Collected data:
========================================
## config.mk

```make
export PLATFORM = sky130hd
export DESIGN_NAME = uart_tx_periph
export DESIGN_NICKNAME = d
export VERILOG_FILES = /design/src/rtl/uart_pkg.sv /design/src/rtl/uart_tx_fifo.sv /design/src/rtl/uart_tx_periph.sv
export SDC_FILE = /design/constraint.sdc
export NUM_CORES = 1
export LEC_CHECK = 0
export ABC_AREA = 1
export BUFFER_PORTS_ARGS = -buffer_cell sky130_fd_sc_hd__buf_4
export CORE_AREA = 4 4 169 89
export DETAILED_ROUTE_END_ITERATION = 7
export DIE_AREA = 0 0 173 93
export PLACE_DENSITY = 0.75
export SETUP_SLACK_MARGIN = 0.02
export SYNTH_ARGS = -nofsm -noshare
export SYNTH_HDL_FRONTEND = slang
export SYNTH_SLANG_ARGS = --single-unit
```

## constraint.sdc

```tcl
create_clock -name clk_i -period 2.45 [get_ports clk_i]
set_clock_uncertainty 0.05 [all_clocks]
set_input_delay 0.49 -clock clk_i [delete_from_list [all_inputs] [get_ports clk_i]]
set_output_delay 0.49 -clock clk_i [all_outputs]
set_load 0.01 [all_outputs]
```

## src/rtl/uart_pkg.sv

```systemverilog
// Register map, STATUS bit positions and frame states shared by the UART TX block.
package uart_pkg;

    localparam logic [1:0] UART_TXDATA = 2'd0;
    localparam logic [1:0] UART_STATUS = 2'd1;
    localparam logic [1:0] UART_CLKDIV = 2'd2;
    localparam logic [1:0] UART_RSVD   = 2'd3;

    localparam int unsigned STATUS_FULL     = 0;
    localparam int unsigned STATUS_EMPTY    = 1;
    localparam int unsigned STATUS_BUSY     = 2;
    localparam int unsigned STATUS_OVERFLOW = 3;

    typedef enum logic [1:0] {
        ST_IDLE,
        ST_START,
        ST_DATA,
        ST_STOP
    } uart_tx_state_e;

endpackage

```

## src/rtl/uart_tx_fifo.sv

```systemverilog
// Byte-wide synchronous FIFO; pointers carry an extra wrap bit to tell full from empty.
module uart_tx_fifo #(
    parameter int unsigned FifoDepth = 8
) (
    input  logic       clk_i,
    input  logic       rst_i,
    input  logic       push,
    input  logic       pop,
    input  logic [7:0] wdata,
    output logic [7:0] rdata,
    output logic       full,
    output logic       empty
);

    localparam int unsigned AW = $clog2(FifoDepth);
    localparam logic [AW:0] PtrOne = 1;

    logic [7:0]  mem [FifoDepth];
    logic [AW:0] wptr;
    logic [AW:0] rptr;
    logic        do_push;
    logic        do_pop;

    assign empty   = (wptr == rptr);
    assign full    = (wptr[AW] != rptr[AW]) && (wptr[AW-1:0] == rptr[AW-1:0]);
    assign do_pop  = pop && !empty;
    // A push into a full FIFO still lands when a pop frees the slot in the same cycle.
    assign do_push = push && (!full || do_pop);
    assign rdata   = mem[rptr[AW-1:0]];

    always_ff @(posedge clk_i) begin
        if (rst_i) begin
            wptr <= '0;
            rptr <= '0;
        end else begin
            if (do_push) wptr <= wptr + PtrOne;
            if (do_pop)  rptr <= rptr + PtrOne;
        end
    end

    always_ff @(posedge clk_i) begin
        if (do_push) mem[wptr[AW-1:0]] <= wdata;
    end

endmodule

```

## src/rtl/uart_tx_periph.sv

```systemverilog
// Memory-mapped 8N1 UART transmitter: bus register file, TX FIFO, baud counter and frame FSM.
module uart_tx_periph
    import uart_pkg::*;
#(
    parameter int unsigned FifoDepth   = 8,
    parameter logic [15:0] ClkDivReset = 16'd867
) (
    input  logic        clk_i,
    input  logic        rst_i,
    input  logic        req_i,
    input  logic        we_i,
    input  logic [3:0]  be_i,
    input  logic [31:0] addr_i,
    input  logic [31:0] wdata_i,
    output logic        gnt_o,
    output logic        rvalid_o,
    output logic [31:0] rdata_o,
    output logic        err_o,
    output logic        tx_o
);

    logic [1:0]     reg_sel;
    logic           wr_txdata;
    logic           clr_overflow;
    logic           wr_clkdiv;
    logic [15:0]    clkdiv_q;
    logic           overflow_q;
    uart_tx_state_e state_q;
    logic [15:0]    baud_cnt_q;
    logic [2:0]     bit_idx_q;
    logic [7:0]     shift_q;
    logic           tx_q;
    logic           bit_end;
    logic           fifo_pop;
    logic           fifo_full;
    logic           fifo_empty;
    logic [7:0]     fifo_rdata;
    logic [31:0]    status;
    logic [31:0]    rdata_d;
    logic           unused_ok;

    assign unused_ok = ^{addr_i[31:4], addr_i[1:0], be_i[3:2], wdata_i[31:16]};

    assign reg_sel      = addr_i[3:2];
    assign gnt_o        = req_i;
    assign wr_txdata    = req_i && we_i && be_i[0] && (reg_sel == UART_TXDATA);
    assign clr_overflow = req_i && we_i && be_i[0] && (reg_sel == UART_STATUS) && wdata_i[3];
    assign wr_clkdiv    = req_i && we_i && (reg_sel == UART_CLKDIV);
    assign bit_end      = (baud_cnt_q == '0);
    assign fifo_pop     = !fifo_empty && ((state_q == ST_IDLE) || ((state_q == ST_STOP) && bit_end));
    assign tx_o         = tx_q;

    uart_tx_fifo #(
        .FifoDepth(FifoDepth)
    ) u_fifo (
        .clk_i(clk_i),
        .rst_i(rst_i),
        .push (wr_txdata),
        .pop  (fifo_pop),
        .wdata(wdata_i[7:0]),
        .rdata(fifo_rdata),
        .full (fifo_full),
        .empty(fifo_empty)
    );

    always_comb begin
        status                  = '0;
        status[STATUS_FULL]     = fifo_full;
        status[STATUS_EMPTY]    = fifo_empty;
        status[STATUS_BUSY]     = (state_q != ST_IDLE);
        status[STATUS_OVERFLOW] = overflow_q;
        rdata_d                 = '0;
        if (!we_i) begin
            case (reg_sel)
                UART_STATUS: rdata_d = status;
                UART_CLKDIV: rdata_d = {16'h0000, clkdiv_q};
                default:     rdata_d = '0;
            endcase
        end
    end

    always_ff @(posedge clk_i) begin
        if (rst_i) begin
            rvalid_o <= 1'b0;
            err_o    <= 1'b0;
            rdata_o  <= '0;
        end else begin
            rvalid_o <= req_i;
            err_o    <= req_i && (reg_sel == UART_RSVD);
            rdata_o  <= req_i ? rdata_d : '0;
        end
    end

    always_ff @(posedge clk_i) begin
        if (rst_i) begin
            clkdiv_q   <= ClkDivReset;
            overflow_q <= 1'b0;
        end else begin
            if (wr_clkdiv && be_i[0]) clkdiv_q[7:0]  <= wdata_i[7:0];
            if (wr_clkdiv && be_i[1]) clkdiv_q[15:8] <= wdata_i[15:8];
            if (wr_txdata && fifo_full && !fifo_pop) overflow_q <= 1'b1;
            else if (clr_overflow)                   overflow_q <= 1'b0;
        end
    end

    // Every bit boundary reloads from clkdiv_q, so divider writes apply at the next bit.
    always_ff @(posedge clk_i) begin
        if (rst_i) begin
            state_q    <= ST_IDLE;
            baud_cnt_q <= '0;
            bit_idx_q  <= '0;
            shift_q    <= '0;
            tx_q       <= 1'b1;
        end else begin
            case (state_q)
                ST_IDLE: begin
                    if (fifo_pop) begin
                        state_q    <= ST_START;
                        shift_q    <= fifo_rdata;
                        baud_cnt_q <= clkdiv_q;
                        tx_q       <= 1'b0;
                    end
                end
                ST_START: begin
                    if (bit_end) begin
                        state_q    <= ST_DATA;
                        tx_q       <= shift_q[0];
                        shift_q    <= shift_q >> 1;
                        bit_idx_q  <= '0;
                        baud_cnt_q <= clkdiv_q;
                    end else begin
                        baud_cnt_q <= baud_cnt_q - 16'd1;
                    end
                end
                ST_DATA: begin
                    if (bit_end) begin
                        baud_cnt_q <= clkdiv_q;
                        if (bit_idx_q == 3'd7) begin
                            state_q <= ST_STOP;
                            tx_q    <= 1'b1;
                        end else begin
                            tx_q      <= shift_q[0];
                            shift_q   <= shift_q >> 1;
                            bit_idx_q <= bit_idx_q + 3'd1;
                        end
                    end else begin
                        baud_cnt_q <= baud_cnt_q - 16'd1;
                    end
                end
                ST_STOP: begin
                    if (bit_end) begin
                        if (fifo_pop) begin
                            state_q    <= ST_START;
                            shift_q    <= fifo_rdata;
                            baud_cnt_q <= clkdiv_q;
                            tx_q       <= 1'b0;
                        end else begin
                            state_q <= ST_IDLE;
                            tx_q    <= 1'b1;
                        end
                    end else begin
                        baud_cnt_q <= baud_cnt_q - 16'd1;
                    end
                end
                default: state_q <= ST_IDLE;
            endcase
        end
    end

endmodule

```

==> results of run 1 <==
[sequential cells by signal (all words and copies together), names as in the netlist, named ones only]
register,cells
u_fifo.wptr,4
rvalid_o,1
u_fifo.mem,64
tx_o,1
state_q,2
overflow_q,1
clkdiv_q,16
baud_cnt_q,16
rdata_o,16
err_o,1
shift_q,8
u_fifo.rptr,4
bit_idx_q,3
========================================
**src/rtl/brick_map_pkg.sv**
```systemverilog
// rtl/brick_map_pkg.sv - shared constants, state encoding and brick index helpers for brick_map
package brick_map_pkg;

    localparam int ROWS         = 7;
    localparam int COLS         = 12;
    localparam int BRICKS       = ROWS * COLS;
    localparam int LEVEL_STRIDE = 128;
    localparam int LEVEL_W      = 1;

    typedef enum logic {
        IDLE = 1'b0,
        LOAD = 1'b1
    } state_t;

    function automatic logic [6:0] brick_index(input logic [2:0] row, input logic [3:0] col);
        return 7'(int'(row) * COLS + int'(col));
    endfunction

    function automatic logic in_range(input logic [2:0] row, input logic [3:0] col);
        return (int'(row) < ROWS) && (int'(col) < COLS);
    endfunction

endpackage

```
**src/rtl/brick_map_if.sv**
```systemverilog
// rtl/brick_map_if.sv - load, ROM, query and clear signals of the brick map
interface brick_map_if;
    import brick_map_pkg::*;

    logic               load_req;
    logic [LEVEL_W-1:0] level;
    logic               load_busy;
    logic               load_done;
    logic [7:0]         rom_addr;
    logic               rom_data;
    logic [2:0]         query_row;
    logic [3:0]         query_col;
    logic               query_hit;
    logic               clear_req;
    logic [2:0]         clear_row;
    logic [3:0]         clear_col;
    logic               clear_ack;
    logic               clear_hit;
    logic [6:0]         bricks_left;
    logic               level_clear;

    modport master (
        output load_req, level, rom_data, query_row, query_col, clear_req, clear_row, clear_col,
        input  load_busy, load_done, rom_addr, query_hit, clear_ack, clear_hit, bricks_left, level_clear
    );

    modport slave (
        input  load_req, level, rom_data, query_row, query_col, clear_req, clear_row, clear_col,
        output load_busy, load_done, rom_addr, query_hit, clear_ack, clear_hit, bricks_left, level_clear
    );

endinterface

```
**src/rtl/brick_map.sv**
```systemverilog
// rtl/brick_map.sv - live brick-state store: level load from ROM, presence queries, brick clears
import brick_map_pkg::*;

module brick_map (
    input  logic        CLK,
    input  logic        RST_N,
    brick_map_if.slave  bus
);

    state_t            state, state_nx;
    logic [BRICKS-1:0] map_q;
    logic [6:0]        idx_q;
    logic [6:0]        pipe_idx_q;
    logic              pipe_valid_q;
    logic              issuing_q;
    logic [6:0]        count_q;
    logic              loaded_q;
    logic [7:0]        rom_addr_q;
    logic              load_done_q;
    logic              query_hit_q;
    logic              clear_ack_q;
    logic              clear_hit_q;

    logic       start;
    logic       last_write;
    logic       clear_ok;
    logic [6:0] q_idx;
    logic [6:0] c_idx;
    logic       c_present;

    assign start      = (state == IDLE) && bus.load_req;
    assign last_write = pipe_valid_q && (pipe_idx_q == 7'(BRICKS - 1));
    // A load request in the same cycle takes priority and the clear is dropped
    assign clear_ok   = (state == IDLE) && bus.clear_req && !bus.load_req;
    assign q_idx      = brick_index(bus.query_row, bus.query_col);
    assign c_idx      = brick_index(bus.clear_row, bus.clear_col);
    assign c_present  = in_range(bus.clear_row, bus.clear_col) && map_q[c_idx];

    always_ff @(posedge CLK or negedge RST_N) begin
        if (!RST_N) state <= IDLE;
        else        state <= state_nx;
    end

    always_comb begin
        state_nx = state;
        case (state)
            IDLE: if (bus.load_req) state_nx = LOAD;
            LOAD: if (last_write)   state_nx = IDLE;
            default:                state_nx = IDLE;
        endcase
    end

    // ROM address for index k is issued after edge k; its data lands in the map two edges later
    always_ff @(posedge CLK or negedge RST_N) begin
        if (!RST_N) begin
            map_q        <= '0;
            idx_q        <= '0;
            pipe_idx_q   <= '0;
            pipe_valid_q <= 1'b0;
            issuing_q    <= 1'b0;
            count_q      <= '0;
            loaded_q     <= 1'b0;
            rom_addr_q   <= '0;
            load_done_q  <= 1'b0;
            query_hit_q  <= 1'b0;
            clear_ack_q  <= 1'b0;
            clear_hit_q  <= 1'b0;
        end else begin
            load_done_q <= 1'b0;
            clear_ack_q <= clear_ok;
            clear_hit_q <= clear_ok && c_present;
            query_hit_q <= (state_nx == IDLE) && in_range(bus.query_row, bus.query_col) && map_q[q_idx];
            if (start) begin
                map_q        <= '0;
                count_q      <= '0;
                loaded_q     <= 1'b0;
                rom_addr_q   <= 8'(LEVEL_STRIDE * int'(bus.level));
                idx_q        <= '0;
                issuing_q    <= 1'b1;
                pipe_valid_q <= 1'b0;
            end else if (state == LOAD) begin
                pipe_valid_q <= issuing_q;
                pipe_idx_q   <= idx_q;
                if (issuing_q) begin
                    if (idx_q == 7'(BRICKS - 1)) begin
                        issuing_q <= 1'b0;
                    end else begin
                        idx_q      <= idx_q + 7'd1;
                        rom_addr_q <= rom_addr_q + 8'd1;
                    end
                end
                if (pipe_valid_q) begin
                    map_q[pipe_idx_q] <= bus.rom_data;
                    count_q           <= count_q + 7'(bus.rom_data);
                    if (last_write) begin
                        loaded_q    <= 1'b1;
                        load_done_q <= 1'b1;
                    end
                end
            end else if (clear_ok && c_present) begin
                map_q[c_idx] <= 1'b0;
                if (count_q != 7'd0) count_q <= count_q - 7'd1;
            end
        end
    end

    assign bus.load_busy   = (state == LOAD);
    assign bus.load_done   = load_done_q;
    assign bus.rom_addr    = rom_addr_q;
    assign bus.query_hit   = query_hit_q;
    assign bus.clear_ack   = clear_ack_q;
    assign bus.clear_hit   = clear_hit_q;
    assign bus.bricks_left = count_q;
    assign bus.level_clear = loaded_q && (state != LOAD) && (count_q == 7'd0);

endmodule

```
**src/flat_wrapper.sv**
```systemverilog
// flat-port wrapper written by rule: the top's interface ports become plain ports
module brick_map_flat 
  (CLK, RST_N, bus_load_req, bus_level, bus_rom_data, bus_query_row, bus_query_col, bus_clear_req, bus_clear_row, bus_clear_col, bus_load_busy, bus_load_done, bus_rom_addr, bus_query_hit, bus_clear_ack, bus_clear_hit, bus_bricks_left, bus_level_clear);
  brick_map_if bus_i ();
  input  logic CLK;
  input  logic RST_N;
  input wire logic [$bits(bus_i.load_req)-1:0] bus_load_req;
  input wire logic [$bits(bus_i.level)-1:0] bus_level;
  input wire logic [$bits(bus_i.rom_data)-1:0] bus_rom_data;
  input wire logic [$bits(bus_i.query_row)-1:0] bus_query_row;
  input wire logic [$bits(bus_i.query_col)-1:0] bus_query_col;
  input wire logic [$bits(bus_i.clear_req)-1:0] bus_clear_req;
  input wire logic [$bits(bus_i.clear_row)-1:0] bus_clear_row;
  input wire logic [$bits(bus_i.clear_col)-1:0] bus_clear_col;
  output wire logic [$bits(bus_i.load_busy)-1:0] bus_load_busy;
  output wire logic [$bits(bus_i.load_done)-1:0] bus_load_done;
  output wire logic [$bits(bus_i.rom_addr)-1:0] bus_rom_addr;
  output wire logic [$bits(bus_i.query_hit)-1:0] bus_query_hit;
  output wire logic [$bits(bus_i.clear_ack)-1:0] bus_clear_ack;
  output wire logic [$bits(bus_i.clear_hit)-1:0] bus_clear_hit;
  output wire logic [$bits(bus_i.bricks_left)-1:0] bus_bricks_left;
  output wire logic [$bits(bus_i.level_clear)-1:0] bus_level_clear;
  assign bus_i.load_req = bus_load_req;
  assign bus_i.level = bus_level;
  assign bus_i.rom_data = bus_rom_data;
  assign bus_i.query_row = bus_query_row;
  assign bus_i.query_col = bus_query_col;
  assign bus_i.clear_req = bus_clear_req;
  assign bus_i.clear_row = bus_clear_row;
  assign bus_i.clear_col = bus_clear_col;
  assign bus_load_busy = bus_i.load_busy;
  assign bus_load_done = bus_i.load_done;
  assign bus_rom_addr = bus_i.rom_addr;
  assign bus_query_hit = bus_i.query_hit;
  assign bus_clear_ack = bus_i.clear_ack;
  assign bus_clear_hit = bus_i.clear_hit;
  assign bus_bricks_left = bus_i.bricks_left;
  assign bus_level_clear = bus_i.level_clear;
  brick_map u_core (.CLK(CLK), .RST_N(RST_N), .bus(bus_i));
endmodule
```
========================================
**TASK**
Report how many lines above contain the string "slave". Please write the number only.

**EXERCISE RESULT**
2